→ Aim of the task
Transcribe exactly the lines from the one containing "export SYNTH_SLANG_ARGS = --single-unit" through the end of the entries, including both the first and the last, and nothing else.

Saved data entries
%%
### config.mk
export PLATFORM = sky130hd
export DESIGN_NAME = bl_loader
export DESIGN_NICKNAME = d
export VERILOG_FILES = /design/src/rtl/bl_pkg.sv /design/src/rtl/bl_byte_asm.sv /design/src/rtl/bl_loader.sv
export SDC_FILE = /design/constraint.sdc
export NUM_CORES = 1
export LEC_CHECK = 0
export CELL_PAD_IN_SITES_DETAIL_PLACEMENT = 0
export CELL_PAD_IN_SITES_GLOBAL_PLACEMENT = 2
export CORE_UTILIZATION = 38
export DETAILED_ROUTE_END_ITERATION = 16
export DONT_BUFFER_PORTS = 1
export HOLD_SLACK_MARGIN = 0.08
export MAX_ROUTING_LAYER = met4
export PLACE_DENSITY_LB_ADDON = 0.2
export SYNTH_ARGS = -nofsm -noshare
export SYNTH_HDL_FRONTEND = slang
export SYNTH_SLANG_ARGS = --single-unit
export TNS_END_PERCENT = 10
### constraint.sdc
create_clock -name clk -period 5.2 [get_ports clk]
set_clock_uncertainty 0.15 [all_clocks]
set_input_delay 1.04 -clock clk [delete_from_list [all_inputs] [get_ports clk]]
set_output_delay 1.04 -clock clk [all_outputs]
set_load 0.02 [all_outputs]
%%
→ Task solution
export SYNTH_SLANG_ARGS = --single-unit
export TNS_END_PERCENT = 10
### constraint.sdc
create_clock -name clk -period 5.2 [get_ports clk]
set_clock_uncertainty 0.15 [all_clocks]
set_input_delay 1.04 -clock clk [delete_from_list [all_inputs] [get_ports clk]]
set_output_delay 1.04 -clock clk [all_outputs]
set_load 0.02 [all_outputs]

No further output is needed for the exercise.